DATA SECTION:
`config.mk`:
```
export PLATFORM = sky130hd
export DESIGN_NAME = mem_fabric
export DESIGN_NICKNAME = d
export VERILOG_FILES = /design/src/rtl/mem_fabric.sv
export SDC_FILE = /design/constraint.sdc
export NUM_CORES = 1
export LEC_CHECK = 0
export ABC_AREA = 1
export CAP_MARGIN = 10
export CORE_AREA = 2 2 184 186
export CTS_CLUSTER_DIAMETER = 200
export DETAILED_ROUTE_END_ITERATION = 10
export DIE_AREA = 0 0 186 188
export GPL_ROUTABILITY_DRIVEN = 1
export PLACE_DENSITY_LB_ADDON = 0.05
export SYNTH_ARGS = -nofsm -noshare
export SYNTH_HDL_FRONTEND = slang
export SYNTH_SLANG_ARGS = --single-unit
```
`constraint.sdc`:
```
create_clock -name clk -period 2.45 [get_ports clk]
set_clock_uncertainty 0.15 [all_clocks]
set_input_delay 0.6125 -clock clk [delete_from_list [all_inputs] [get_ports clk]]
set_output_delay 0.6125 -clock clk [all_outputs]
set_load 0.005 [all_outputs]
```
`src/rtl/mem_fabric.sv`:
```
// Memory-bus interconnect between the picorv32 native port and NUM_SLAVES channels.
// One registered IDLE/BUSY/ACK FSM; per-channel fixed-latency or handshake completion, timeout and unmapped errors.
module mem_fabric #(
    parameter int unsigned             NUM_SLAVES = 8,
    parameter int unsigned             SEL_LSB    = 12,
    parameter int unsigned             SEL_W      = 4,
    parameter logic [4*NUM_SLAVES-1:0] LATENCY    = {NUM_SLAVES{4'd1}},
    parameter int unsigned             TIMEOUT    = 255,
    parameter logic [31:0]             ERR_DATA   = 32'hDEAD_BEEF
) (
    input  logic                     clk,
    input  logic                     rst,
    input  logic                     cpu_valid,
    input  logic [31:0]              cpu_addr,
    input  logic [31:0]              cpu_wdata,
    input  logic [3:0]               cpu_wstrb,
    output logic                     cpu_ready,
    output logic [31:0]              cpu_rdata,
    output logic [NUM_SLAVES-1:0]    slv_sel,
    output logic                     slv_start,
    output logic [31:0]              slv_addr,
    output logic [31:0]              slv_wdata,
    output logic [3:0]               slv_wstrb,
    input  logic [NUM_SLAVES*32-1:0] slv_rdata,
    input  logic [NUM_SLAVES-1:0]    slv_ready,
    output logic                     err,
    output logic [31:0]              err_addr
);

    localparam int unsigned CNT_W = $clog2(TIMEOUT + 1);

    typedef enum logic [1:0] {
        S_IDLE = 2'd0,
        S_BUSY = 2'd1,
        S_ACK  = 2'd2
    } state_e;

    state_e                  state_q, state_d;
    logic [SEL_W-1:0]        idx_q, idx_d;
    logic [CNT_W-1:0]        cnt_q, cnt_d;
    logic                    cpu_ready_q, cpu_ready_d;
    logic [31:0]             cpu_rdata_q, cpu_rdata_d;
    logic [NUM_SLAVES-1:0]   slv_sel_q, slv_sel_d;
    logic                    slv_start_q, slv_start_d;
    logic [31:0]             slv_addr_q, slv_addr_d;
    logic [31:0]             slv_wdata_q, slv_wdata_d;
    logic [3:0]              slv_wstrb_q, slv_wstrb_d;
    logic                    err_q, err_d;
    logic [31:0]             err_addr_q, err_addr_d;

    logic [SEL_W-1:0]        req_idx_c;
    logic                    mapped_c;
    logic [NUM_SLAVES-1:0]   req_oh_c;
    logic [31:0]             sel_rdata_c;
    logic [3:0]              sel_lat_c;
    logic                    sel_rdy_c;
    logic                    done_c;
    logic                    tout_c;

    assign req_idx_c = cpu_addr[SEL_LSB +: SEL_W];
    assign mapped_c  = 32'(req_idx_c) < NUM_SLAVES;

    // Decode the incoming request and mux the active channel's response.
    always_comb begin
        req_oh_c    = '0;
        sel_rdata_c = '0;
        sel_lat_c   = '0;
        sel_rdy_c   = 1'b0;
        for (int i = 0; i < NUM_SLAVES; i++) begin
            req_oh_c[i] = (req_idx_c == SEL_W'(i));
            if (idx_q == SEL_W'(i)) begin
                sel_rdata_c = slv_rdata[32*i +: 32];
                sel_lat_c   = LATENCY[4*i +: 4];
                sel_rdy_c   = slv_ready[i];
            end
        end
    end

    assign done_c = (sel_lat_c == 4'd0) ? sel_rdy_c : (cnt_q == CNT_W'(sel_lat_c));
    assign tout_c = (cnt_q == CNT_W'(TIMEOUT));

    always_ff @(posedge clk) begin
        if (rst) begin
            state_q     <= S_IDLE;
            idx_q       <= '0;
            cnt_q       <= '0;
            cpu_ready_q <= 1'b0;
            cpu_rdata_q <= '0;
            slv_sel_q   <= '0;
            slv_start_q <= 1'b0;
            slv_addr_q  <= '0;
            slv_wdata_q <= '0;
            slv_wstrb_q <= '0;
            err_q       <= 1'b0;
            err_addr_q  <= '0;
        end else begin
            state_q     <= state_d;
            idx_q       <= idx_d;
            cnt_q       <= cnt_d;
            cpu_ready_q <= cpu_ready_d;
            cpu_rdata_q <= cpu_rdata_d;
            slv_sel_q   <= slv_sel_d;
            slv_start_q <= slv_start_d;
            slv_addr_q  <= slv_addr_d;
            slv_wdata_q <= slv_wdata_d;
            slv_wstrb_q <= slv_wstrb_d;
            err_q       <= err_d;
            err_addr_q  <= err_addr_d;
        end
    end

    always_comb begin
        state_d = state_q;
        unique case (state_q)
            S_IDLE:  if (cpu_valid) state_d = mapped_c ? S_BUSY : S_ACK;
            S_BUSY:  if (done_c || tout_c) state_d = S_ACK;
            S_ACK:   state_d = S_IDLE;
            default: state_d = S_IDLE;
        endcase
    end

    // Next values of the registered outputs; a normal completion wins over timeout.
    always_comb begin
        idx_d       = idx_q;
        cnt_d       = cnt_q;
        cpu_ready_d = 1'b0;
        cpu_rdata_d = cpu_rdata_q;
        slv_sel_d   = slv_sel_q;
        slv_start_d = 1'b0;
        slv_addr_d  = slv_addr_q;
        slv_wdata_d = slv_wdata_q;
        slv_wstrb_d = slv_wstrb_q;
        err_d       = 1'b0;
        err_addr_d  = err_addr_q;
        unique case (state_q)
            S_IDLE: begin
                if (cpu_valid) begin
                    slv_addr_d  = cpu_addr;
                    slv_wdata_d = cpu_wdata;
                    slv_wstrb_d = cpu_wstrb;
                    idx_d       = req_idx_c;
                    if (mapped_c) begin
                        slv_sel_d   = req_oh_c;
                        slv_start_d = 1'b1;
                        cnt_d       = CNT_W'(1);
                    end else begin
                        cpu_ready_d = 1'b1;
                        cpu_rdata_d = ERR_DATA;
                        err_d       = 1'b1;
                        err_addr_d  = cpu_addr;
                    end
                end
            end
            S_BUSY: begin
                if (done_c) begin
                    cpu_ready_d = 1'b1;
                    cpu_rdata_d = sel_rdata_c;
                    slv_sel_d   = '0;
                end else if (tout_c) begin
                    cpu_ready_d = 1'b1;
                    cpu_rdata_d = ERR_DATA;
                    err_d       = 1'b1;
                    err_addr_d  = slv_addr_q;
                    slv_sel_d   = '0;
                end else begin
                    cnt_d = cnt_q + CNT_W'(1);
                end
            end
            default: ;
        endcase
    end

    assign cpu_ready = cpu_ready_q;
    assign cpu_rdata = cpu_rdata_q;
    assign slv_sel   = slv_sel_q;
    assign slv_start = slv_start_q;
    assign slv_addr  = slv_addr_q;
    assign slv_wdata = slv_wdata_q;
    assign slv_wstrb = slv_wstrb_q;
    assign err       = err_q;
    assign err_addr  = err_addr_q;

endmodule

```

---

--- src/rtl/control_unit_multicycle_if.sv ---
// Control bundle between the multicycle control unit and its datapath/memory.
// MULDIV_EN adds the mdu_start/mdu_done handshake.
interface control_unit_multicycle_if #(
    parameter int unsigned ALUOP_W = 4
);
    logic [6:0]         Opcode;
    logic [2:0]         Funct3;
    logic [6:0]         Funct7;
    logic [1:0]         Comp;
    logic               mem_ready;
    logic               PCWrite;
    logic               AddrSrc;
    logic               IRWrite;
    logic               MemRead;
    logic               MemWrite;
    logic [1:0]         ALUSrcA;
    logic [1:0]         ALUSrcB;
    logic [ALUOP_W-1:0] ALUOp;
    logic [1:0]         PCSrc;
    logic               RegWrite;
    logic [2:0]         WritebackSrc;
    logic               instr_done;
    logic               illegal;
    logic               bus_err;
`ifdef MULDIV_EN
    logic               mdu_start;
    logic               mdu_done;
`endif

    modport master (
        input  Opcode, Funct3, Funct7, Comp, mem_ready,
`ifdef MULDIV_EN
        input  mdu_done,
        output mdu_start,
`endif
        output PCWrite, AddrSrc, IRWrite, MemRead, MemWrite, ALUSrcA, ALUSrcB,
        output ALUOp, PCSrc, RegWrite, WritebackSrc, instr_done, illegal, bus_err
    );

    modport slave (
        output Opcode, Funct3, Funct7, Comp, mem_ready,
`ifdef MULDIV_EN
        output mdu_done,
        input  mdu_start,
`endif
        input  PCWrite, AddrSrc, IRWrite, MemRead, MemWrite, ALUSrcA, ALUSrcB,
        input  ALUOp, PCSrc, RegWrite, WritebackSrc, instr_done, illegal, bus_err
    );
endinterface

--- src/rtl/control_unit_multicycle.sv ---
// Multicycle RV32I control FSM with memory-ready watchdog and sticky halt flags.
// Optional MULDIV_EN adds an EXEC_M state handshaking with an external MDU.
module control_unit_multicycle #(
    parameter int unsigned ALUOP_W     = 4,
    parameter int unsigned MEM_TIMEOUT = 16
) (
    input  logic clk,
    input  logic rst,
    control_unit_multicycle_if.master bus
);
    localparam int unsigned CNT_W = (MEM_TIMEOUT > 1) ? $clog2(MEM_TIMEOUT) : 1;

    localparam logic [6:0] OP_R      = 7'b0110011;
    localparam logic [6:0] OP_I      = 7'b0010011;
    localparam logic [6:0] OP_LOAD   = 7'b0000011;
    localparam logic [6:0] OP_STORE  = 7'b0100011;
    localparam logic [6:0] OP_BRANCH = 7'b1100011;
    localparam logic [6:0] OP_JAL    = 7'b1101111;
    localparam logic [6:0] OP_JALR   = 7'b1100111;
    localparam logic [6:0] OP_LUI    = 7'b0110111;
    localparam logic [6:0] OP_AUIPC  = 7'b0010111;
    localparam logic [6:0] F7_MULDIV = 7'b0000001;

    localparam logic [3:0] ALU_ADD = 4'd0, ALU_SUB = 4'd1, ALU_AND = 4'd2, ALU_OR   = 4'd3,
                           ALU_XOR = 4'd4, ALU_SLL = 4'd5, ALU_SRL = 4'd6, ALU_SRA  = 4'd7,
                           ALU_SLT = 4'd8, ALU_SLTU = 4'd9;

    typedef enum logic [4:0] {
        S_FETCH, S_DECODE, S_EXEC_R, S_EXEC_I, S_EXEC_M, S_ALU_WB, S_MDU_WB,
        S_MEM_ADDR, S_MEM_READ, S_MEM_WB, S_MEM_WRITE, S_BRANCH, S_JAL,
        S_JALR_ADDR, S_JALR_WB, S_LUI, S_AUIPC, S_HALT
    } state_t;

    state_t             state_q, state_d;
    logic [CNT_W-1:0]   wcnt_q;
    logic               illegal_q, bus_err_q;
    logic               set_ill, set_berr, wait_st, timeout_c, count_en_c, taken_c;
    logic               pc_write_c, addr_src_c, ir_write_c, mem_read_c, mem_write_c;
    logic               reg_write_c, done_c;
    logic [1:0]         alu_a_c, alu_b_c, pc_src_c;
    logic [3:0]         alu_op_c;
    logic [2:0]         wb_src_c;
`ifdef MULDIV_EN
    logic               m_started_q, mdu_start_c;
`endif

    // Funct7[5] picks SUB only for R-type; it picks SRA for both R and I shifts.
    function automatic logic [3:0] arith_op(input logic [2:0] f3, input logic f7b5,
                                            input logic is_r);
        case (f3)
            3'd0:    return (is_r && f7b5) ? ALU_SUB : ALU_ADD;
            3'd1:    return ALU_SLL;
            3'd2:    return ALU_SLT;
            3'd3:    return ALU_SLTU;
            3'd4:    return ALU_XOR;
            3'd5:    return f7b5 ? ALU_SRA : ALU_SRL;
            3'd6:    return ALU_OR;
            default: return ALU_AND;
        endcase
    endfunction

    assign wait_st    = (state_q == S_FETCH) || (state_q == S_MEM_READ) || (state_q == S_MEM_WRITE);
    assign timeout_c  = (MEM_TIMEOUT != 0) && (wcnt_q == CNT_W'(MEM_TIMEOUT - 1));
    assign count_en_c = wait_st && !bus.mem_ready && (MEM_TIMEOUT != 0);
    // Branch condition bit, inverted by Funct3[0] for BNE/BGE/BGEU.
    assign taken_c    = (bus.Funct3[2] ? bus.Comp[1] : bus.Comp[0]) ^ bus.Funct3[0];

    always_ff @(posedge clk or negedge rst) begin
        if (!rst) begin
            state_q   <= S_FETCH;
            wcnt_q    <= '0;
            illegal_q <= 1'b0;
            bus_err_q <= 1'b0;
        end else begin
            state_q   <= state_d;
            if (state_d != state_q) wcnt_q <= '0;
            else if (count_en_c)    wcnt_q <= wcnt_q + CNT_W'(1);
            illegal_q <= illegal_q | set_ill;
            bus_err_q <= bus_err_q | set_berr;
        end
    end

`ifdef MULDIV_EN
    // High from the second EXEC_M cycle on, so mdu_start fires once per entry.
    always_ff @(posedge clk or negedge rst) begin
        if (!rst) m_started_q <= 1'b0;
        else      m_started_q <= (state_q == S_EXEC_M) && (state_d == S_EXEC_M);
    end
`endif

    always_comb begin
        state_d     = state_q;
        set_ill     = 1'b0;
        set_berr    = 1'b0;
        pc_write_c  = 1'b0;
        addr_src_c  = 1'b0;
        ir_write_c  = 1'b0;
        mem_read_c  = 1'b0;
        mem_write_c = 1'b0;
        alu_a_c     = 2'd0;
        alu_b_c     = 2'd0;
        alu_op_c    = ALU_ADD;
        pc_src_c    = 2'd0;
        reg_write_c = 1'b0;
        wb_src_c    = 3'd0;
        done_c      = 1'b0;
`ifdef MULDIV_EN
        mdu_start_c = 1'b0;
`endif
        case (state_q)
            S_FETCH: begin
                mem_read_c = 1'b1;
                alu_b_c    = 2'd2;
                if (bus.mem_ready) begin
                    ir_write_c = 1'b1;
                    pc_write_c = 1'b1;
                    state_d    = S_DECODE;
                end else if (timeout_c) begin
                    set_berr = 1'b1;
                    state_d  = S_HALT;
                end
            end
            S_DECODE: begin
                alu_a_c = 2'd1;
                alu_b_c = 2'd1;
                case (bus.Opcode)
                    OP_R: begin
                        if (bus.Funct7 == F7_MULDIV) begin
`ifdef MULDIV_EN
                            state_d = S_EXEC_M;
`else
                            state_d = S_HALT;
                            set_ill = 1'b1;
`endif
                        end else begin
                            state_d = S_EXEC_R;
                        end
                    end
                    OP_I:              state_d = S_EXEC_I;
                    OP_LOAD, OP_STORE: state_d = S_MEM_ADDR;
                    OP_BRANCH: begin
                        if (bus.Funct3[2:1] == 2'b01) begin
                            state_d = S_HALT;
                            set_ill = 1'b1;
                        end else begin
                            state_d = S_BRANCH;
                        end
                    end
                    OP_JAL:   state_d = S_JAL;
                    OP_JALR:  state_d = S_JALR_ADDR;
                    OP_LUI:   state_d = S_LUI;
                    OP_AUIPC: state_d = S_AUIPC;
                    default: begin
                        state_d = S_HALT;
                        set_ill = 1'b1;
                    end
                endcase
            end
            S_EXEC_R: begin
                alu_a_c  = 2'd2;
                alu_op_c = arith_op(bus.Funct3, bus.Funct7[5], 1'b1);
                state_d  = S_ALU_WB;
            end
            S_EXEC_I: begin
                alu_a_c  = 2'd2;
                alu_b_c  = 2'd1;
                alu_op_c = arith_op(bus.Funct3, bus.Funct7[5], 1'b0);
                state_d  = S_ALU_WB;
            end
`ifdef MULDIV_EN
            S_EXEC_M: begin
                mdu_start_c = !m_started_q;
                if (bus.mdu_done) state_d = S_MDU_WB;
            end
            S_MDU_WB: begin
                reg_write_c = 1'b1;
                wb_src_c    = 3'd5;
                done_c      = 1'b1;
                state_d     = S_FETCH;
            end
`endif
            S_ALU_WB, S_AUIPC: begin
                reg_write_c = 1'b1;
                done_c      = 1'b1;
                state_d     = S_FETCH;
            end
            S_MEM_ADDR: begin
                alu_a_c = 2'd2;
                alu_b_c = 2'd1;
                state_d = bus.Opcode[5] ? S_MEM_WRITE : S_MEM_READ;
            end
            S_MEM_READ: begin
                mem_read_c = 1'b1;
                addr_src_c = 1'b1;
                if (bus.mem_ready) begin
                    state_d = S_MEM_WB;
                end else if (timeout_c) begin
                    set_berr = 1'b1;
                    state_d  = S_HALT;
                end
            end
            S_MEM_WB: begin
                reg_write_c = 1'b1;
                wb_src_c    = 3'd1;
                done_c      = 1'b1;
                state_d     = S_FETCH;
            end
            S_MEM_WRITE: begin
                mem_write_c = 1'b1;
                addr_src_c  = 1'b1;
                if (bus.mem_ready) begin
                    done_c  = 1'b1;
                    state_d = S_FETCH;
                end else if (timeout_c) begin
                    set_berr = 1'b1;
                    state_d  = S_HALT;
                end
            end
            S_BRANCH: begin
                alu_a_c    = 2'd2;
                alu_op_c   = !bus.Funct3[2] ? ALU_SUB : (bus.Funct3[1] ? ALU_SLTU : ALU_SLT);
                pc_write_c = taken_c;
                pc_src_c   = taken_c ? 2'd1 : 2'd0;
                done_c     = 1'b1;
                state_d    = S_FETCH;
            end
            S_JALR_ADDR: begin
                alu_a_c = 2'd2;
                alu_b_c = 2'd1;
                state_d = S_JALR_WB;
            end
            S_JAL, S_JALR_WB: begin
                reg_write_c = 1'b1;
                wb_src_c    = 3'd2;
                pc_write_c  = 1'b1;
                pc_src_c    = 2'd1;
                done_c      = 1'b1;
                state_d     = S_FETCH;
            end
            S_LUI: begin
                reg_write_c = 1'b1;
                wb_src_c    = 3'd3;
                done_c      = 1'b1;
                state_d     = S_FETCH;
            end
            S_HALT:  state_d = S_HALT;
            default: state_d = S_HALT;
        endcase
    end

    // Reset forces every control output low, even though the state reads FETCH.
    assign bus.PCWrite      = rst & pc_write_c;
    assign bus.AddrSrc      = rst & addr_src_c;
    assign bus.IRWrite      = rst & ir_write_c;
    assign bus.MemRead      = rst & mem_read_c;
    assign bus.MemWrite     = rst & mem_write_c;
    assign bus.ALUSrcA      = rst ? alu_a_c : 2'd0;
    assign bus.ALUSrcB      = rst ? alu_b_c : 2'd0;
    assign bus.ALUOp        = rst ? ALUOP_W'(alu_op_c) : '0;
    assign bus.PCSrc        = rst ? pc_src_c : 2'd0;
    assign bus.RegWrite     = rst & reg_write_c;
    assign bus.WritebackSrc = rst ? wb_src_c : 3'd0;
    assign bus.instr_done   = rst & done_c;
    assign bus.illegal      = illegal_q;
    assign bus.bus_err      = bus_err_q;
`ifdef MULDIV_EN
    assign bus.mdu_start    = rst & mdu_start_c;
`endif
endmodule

--

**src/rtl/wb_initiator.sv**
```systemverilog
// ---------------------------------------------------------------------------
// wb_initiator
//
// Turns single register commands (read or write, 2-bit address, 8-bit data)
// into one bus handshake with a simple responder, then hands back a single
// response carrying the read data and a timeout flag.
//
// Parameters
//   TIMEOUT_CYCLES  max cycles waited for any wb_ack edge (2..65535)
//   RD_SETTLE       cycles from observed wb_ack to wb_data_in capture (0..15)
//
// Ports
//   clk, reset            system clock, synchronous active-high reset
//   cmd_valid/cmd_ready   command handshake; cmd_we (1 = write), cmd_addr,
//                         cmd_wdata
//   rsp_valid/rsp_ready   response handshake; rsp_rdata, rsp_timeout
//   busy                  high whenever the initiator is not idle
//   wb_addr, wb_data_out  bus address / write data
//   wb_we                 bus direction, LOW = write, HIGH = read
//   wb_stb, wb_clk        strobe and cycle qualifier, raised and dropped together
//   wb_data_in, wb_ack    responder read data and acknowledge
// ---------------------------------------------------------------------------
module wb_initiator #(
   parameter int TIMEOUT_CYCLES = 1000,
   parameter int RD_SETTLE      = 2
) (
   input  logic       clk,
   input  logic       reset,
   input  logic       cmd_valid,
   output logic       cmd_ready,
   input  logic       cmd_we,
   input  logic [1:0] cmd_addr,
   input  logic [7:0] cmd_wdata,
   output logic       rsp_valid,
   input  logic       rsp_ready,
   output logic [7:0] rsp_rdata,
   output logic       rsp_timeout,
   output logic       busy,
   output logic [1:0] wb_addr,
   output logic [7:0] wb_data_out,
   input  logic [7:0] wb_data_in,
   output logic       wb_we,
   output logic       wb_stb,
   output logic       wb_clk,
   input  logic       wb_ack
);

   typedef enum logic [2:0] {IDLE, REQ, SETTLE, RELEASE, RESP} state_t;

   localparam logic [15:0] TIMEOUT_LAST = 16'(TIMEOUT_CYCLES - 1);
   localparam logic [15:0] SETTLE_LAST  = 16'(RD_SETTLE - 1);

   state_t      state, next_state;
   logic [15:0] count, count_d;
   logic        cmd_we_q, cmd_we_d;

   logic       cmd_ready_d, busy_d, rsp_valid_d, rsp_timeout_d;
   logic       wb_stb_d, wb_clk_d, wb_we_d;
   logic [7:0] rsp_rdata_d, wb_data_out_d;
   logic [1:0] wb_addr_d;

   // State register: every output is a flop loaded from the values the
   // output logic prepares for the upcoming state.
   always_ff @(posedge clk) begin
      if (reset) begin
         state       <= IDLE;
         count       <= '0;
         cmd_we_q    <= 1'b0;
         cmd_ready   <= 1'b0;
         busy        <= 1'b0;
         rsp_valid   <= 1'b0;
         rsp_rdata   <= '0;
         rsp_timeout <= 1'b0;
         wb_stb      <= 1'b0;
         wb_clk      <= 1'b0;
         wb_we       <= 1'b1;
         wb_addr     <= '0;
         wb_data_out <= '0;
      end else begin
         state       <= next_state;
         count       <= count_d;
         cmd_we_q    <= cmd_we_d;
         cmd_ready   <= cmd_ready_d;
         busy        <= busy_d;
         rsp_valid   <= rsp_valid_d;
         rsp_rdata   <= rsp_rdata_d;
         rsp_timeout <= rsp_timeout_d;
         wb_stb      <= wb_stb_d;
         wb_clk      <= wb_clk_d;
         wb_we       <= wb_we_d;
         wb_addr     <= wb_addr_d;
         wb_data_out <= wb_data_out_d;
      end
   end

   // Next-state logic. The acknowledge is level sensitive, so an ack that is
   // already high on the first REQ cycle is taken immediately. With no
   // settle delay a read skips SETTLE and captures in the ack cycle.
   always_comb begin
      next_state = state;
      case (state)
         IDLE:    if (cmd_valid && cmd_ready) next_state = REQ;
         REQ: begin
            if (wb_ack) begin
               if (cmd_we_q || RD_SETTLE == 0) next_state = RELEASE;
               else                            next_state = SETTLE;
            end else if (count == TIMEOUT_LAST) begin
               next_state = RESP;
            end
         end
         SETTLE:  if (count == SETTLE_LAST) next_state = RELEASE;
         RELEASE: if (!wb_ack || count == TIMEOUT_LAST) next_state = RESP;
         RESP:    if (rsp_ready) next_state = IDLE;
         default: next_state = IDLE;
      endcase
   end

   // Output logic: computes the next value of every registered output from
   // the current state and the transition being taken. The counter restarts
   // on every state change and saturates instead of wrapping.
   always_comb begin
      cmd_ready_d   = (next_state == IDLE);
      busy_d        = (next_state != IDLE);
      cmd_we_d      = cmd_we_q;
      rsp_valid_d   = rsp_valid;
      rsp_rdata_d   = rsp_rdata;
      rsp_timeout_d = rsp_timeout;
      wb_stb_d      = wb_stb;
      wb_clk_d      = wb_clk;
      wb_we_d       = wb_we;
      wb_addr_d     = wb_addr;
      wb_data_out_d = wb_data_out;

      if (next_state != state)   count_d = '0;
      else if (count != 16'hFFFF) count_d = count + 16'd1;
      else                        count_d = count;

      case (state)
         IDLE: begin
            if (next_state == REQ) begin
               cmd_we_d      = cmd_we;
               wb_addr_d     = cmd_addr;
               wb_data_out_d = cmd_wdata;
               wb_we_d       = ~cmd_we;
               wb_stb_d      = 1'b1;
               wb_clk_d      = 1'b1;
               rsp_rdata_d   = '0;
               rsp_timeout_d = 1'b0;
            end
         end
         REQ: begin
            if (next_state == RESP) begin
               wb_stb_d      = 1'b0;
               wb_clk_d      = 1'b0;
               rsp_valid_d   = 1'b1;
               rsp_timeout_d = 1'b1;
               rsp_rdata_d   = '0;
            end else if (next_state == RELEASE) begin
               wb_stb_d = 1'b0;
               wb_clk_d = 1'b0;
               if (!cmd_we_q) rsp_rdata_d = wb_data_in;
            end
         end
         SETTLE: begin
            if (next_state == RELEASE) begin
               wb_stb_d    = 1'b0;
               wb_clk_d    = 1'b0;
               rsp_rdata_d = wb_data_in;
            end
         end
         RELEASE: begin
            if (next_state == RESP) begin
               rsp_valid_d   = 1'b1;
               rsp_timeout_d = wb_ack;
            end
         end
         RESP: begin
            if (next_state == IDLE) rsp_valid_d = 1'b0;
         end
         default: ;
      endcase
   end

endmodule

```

DIRECTIONS:
Reproduce each line in the listing above that mentions the string "between".

ANSWER BOX:
// Memory-bus interconnect between the picorv32 native port and NUM_SLAVES channels.
// Control bundle between the multicycle control unit and its datapath/memory.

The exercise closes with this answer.